## config.mk

```make
export PLATFORM = sky130hd
export DESIGN_NAME = wdt_twostage
export DESIGN_NICKNAME = d
export VERILOG_FILES = /design/src/rtl/wdt_pkg.sv /design/src/rtl/wdt_prescaler.sv /design/src/rtl/wdt_downcount.sv /design/src/rtl/wdt_regfile.sv /design/src/rtl/wdt_twostage.sv
export SDC_FILE = /design/constraint.sdc
export NUM_CORES = 1
export LEC_CHECK = 0
export ABC_AREA = 1
export CAP_MARGIN = 20
export CORE_MARGIN = 5
export CORE_UTILIZATION = 59
export DETAILED_ROUTE_END_ITERATION = 16
export PLACE_DENSITY = 0.81
export SYNTH_ARGS = -nofsm -noshare
export SYNTH_HDL_FRONTEND = slang
export SYNTH_SLANG_ARGS = --single-unit
```

## constraint.sdc

```tcl
create_clock -name clk -period 2.58 [get_ports clk]
set_input_delay 0.516 -clock clk [delete_from_list [all_inputs] [get_ports clk]]
set_output_delay 0.516 -clock clk [all_outputs]
set_load 0.1 [all_outputs]
```

## src/rtl/wdt_pkg.sv

```systemverilog
// Shared register map and bit positions of the two-stage watchdog.
// Assumes word addressing; bit positions are the ones software decodes.
package wdt_pkg;
    localparam int ADDR_W   = 3;
    localparam int HALT_BIT = 11;
    localparam int TMO1_BIT = 3;
    localparam int TMO2_BIT = 1;
    localparam int BOOT_BIT = 2;
    localparam int INIT_MIN = 4;

    typedef enum logic [ADDR_W-1:0] {
        REG_RELOAD = 3'd0,
        REG_INIT   = 3'd1,
        REG_CTRL   = 3'd2,
        REG_STAT1  = 3'd3,
        REG_STAT2  = 3'd4
    } wdt_reg_e;
endpackage

```

## src/rtl/wdt_prescaler.sv

```systemverilog
// Divides the core clock into one-cycle ticks, one every TICK_DIV cycles.
// Assumes run and restart are registered controls; restart suppresses a tick.
module wdt_prescaler #(
    parameter int TICK_DIV = 60_000_000
) (
    input  logic clk,
    input  logic rst_n,
    input  logic run,
    input  logic restart,
    output logic tick
);
    localparam int PW = (TICK_DIV > 1) ? $clog2(TICK_DIV) : 1;
    localparam logic [PW-1:0] LAST = PW'(TICK_DIV - 1);

    logic [PW-1:0] pcnt;

    // Tick fires on the last cycle of each division period.
    assign tick = run && !restart && (pcnt == LAST);

    // Division counter: cleared when stopped, restarted or wrapping.
    always_ff @(posedge clk) begin
        if (!rst_n || !run || restart || tick) begin
            pcnt <= '0;
        end else begin
            pcnt <= pcnt + 1'b1;
        end
    end
endmodule

```

## src/rtl/wdt_downcount.sv

```systemverilog
// Tick-driven down-counter that reloads on expiry or on request.
// Assumes init_val never below the minimum, so the count never reaches 0.
module wdt_downcount #(
    parameter int CNT_W = 10
) (
    input  logic             clk,
    input  logic             rst_n,
    input  logic             tick,
    input  logic             reload,
    input  logic [CNT_W-1:0] init_val,
    output logic [CNT_W-1:0] cnt,
    output logic             expire
);
    import wdt_pkg::*;

    // Expiry: a tick would take the count to zero.
    assign expire = tick && !reload && (cnt <= CNT_W'(1));

    // Count register: reload has priority, expiry reloads, tick decrements.
    always_ff @(posedge clk) begin
        if (!rst_n) begin
            cnt <= CNT_W'(INIT_MIN);
        end else if (reload || expire) begin
            cnt <= init_val;
        end else if (tick) begin
            cnt <= cnt - 1'b1;
        end
    end
endmodule

```

## src/rtl/wdt_regfile.sv

```systemverilog
// Software-visible registers, two-stage status flags and reset request.
// Assumes one access per cycle; a flag being set wins over a same-cycle clear.
module wdt_regfile #(
    parameter int DATA_W = 16,
    parameter int CNT_W  = 10
) (
    input  logic                      clk,
    input  logic                      rst_n,
    input  logic                      wr_en,
    input  logic [wdt_pkg::ADDR_W-1:0] addr,
    input  logic [DATA_W-1:0]         wdata,
    output logic [DATA_W-1:0]         rdata,
    input  logic [CNT_W-1:0]          cnt,
    input  logic                      expire,
    input  logic                      no_reboot,
    input  logic                      boot_fail,
    output logic                      halt,
    output logic [CNT_W-1:0]          init_val,
    output logic                      reload_pulse,
    output logic                      flag1,
    output logic                      flag2,
    output logic                      reset_req
);
    import wdt_pkg::*;

    localparam int HI_W = DATA_W - CNT_W;

    logic [HI_W-1:0] init_hi;
    logic            boot_flag;
    logic            wr_init, wr_ctrl, wr_st1, wr_st2;
    logic            stage1, stage2;

    // Write decode per register.
    assign reload_pulse = wr_en && (addr == REG_RELOAD);
    assign wr_init      = wr_en && (addr == REG_INIT);
    assign wr_ctrl      = wr_en && (addr == REG_CTRL);
    assign wr_st1       = wr_en && (addr == REG_STAT1);
    assign wr_st2       = wr_en && (addr == REG_STAT2);

    // Expiry stages: first arms the flag, second escalates.
    assign stage1 = expire && !flag1;
    assign stage2 = expire && flag1;

    // Initial-value register: small codes leave the field alone.
    always_ff @(posedge clk) begin
        if (!rst_n) begin
            init_val <= CNT_W'(INIT_MIN);
            init_hi  <= '0;
        end else if (wr_init) begin
            init_hi <= wdata[DATA_W-1:CNT_W];
            if (wdata[CNT_W-1:0] >= CNT_W'(INIT_MIN)) begin
                init_val <= wdata[CNT_W-1:0];
            end
        end
    end

    // Control register: only the halt bit is stored.
    always_ff @(posedge clk) begin
        if (!rst_n) begin
            halt <= 1'b1;
        end else if (wr_ctrl) begin
            halt <= wdata[HALT_BIT];
        end
    end

    // Status flags: set by events, cleared by writing ones.
    always_ff @(posedge clk) begin
        if (!rst_n) begin
            flag1     <= 1'b0;
            flag2     <= 1'b0;
            boot_flag <= 1'b0;
        end else begin
            flag1     <= (flag1 && !(wr_st1 && wdata[TMO1_BIT])) || stage1;
            flag2     <= (flag2 && !(wr_st2 && wdata[TMO2_BIT])) || stage2;
            boot_flag <= (boot_flag && !(wr_st2 && wdata[BOOT_BIT])) || boot_fail;
        end
    end

    // Reset request: one-cycle pulse after a second expiry, unless inhibited.
    always_ff @(posedge clk) begin
        if (!rst_n) begin
            reset_req <= 1'b0;
        end else begin
            reset_req <= stage2 && !no_reboot;
        end
    end

    // Read mux: live count, stored fields and flags.
    always_comb begin
        rdata = '0;
        case (addr)
            REG_RELOAD: rdata[CNT_W-1:0] = cnt;
            REG_INIT:   rdata = {init_hi, init_val};
            REG_CTRL:   rdata[HALT_BIT] = halt;
            REG_STAT1:  rdata[TMO1_BIT] = flag1;
            REG_STAT2: begin
                rdata[TMO2_BIT] = flag2;
                rdata[BOOT_BIT] = boot_flag;
            end
            default:    rdata = '0;
        endcase
    end
endmodule

```

## src/rtl/wdt_twostage.sv

```systemverilog
// Top of the two-stage watchdog: prescaler, down-counter and registers.
// Assumes a single synchronous clock domain for the bus and the timer.
module wdt_twostage #(
    parameter int TICK_DIV = 60_000_000,
    parameter int DATA_W   = 16,
    parameter int CNT_W    = 10
) (
    input  logic                       clk,
    input  logic                       rst_n,
    input  logic                       wr_en,
    input  logic [wdt_pkg::ADDR_W-1:0] addr,
    input  logic [DATA_W-1:0]          wdata,
    output logic [DATA_W-1:0]          rdata,
    input  logic                       no_reboot,
    input  logic                       boot_fail,
    output logic                       reset_req
);
    logic             tick, expire, halt, reload_pulse, flag1, flag2;
    logic [CNT_W-1:0] cnt, init_val;

    wdt_prescaler #(.TICK_DIV(TICK_DIV)) u_pre (
        .clk(clk), .rst_n(rst_n), .run(!halt), .restart(reload_pulse), .tick(tick)
    );

    wdt_downcount #(.CNT_W(CNT_W)) u_cnt (
        .clk(clk), .rst_n(rst_n), .tick(tick), .reload(reload_pulse),
        .init_val(init_val), .cnt(cnt), .expire(expire)
    );

    wdt_regfile #(.DATA_W(DATA_W), .CNT_W(CNT_W)) u_regs (
        .clk(clk), .rst_n(rst_n), .wr_en(wr_en), .addr(addr), .wdata(wdata),
        .rdata(rdata), .cnt(cnt), .expire(expire), .no_reboot(no_reboot),
        .boot_fail(boot_fail), .halt(halt), .init_val(init_val),
        .reload_pulse(reload_pulse), .flag1(flag1), .flag2(flag2),
        .reset_req(reset_req)
    );
endmodule

```

# [After elaboration in Yosys (flattened, before gate mapping)]
# Cells that the tools add are included.
# W data, S select, Z words.
[totals] register_bits=57 in_bits=24 elab_cells=63
[classes] add_sub_neg=2 order_cmp=2 n_eq_ne=5 n_mux=9 n_reduce_logical=36
[ops] cell="$add A26 B1 Y26 const B" n=1
[ops] cell="$eq A26 B26 Y1 const B" n=1
[ops] cell="$mux W10" n=2
[ops] cell="$logic_and A1 B1 Y1" n=18
[ops] cell="$pmux W6 S2" n=1
[ops] cell="$ge A10 B3 Y1 const B" n=1
[ops] cell="$le A10 B1 Y1 const B" n=1
[ops] cell="$sub A10 B1 Y10 const B" n=1
[ops] cell="$logic_not A1 Y1" n=8
[ops] cell="$logic_or A1 B1 Y1" n=7
[ops] cell="$eq A3 B2 Y1 const B" n=2
[ops] cell="$pmux W2 S3" n=1
[ops] cell="$mux W4" n=1
[ops] cell="$pmux W1 S2" n=2
[ops] cell="$eq A3 B1 Y1 const B" n=1
[ops] cell="$eq A3 B3 Y1 const B" n=1
[ops] cell="$logic_not A3 Y1" n=1
[ops] cell="$pmux W1 S3" n=1
[ops] cell="$reduce_and A2 Y1" n=1
[ops] cell="$reduce_bool A2 Y1" n=1
[ops] cell="$mux W1" n=1

# [Logic depth before layout (Yosys ltp)]
[depth] depth_word=9 depth_mapped=11 ltp_nobuf=11

# [Modules after synthesis]
# Synthesis repeated with hierarchy kept, for this count alone.
[unflattened] hier_cells=526 area_unflattened_um2=3329.4
[modules_own_cells] module="wdt_prescaler" n_inst=1 cells_per_inst=221 area_per_inst_um2=1411.4 seq_area_each_um2=520.5
[modules_own_cells] module="wdt_regfile" n_inst=1 cells_per_inst=170 area_per_inst_um2=1124.8 seq_area_each_um2=420.4
[modules_own_cells] module="wdt_downcount" n_inst=1 cells_per_inst=134 area_per_inst_um2=789.5 seq_area_each_um2=200.2
[modules_own_cells] module="wdt_twostage" n_inst=1 cells_per_inst=1 area_per_inst_um2=3.8 seq_area_each_um2=0.0

# [Worst setup path after synthesis]
# OpenSTA, ideal clock, no wires.
[synth_timing] path_type="input to output" startpoint="input port addr[2] (netlist name)" endpoint="output port rdata[0]" arrival_time_ns=2.977 required_ns=2.064 setup_slack_ns=-0.913 stages=3 cell_sequence="nor2_4 -> nand2_1 -> o21ai_0"
[synth_between] elab_chain_len=2 elab_cells_between_ends=3
[synth_rtl] item="start, declared" line="wdt_twostage.sv:11" rtl="input logic [wdt_pkg::ADDR_W-1:0] addr,"
[synth_rtl] item="$eq A3 B1 Y1 / $logic_not A3 Y1 (equally long branches)" line="wdt_regfile.sv:91" rtl="case (addr)"
[synth_rtl] item="$pmux W1 S2 (*)" line="wdt_regfile.sv:91"
[synth_rtl] item="end, declared" line="wdt_twostage.sv:13" rtl="output logic [DATA_W-1:0] rdata,"
# Every way passes the cells marked *; elsewhere a longest branch is shown, timed or not.

# [Worst setup path in the final report]
[layout_timing] startpoint="input port addr[1] (netlist name)" endpoint="output port rdata[6]"
[layout_between] elab_chain_len=2 elab_cells_between_ends=3
[layout_rtl] item="$eq A3 B1 Y1 / $logic_not A3 Y1 (equally long branches)" line="wdt_regfile.sv:91"
[layout_rtl] item="$pmux W6 S2 (*)" line="wdt_regfile.sv:91"
# Marked as above.

==> results.md <==
* Status: finished clean
* Peak Freq at around 400 MHz
* Layout Cells excl Fill at between 500 and 600
* Synth Area in Compound Gates at 0.1452
* Main combinational cell family by area after synthesis: simple AND/OR/NAND/NOR gates
* Cell Pwr Density at 515.5 nW/um2
* Clk_skew at between 0.006 and 0.007 ns
* RR Startpoint: u_pre.pcnt[0]
* Largest net degree at the start of global routing at 25
* Cell count of the worst reg-to-reg path at 10
* Height of the die at around 83 um
* ANT nets after route at 0
* Crit-path max FO at 10
* Drc violations at 0
* Hpwl dp at 6068 um
* Synth Instances at 455
* Clk sinks at 57
* Final wirelength at about 8200 um
* Core ar. at between 5000 and 6000 um2
* Fin crit period at between 2 and 2.5 ns
* Vias per cell at between 5 and 6
* Design Area, Final at around 4000 um2
* Yosys warns at 0
* Count of final max-slew check failures at 0
* Number of global-route vias before repair at 2,982
* Avg Inst Size Synth at 6.817 um2
* Wire length per cell at 14.14 um
* Synth area leaders: dfxtp_1 37%, nand2_1 10%, inv_1 7.9%, nor2_1 6.2%, a21oi_1 5.6%
* Post-synthesis simple-gate area fraction at 0.3380
* Adder-Cell Fraction of Synth Area at 0.01210
* Worst-path clk slew at roughly 0.070 ns
* Total CTS buffers at 9
* Die footprint at between 6000 and 7000 um2
* Crit Path Class: primary input to output port
* First-pass DRT Iterations at 5
* Worst Tran Pin Value at slightly below 0.5 ns
* Pleak at 0.001504 uW
* Xor/xnor cell area share of the yosys netlist at 0.03106
* Tightest Hold Check Type: flip-flop to flip-flop
* Synth top area share at 0.3679
* Detailed Route Iter0 Violations at 285
* Hold Path Origin: u_regs.init_hi[3]
* Post-synth top area cell: dfxtp_1
* Core Rows at 26
* Starting Density at 0.6073
* Worst VDD drop at 0.3611 mV
* Diodes inserted at 0
* Skew-Pair Late Insertion Delay at 0.34 ns
* Required time of the critical path at between 2 and 2.5 ns
* Grt ovf at 0
* Syn nets at just under 500
* CP startpoint: addr[1]
* Routability-driven placement congestion ratio at around 0.93
* Critical Path AT at about 2.0 ns
* Maxcap violations at 0
* Critical Path End Type: output port
* H-tree levels at 3
* Global router's overall resource usage at 0.2612
* # nets final at around 530
* Multiplexer share of the synthesized area at 0
* FF+latch count, synth at 57
* Worst setup SP type: primary input
* Period utilization at 0.9681
* Top Family by Delay on Critical Path: buffers and inverters
* Num ports at between 40 and 50
* I/O Buffers at 40
* Worst hold path depth at 2
* Slew headroom at 0.6744
* Die width at between 80 and 90 um
* Seq/Total Area, Yosys at 0.3679
* # setup viols final at 0
* Fin util at 0.7785
* Initial antenna violation count at 0
* Critical-path cell list: clkdlybuf4s50_1, nor2_4, nand2_2, o22ai_1, buf_12
* Distinct cells, synth at 37
* CTS Root Cell: clkbuf_8
* RSZ-0062 raised after global routing: no
* Setup_tns at 0 ns
* First-pass GRT wire length at approximately 13,000 um
* Post-CTS Setup Inserts at 0
* Final-report hold violation count at 0
* CP max stage delay at ~0.5 ns
* TritonCTS clock tree: yes
* Via count at 3,207
* Area after DPL at 3740 um2
* Post-Syn Area at about 3100 um2
* Synth-to-layout area growth at 28.20%
* Highest-delay cell along the critical path: clkdlybuf4s50_1
* Stages on the worst setup path at 5
* Placed insts at between 500 and 600
* Share of layout cells above drive strength 1 at 0.1361
* CP bufs+invs at 2
* CTS Buffer Depth at 2
[power by group]
part	internal, uW	total [uW]	switching, uW
clock	593	958	365
sequential	894	901	7.52
combinational	77.7	191	113
[metrics by stage]
| step | hold slack (ns) | setup slack [ns] | total power [uW] |
|---|---|---|---|
| detailed placement | 0.4483 | 0.03615 | 1107 |
| global placement | 0.4379 | 0.1050 | 1102 |
| global route | 0.4956 | 0.02722 | 2123 |
| CTS | 0.4585 | 0.02686 | 2048 |
| floorplan | 0.4260 | -0.3632 | 1024 |
| finish | 0.4549 | 0.08222 | 2050 |
[cells in the final DEF (no fill, tap or decap), drive strengths merged, types with 2 or more instances in the layout]
cell type,n
nand2,92
inv,68
nor2,58
dfxtp,57
nand3,38
a21oi,36
o21ai,26
clkdlybuf4s50,23
buf,23
nor3,14
clkbuf,11
o22ai,7
nand4,7
xor2,6
o211ai,6
or2,6
xnor2,5
nor4,4
nor3b,4
clkinv,4
ha,3
o21bai,2
bufinv,2
[timing repair]
action / in CTS / in global routing
hold buffers: 0 / 0
endpoints found under the hold margin: 0 / 0
setup endpoints to repair: 0 / 5
gates resized for setup: 0 / 2
[tightest hold or removal path, stage by stage (launching register included)]
cell     delay (ns)
dfxtp_1        0.30
inv_1          0.06
a21oi_1        0.06
[path summary, 6_finish.rpt]
check	endpoint	slack, ns
max	rdata[6]	0.08
min	u_regs.init_hi[3]	0.45
max reg2reg	u_cnt.cnt[5]	0.63
min reg2reg	u_regs.init_hi[3]	0.45
[metal layers]
layer | wire (um) | up-vias | share of wire | global-route usage
li1 | - | 1575 | - | -
met1 | 3574 | 1436 | 0.44 | 0.3490
met2 | 3624 | 172 | 0.44 | 0.3974
met3 | 753 | 24 | 0.092 | 0.05531
met4 | 208 | 0 | 0.025 | 0.1307
met5 | 0 | - | 0 | 0
[kinds of logic (layout without fill, tap and decap cells)]
kind of cell,after synthesis,after routing
AO/OA/AOI/OAI,79,79
XOR/XNOR,11,11
adder cells (fa/ha/maj),3,3
buffers and inverters,80,132
flip-flops,57,57
AND/OR/NAND/NOR,225,225
[state kept, by name, summed over array words and instances, names as in the netlist]
name              flops
u_pre.pcnt           26
u_cnt.cnt            10
u_regs.init_val      10
u_regs.init_hi        6
u_regs.boot_flag      1
u_regs.flag1          1
u_regs.flag2          1
u_regs.halt           1
u_regs.reset_req      1
[cell type report]
type	count	area [um2]
Tap cell	70	87.58
Clock inverter	5	77.57
Multi-Input combinational cell	318	1640
Clock buffer	11	151.4
Inverter	70	262.8
Fill cell	384	1131
Timing Repair Buffer	46	615.6
Sequential cell	57	1141
[Yosys cell counts]
cell,count
a211oi_2,1
a21oi_1,35
a21oi_4,1
and3_1,1
buf_2,4
buf_6,3
clkbuf_1,3
clkinv_1,2
dfxtp_1,57
ha_1,3
inv_1,65
inv_2,3
nand2_1,86
nand2_2,6
nand3_1,35
nand3_2,2
nand3_4,1
nand3b_1,1
nand4_1,7
nor2_1,51
nor2_2,6
nor2_4,1
nor3_1,11
nor3_2,3
nor3b_1,4
nor4_1,4
o211ai_1,5
o211ai_2,1
o21ai_0,23
o21ai_1,3
o21bai_1,2
o22ai_1,7
o31ai_1,1
or2_0,2
or2_2,4
xnor2_1,5
xor2_1,6
(Power assumes the default switching activity.)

## [HOW TO COMPLETE THIS TASK]
Search the listing for the string "combinational". Copy each line where it turns up.

## [EXPECTED ANSWER]
* Main combinational cell family by area after synthesis: simple AND/OR/NAND/NOR gates
combinational	77.7	191	113
Multi-Input combinational cell	318	1640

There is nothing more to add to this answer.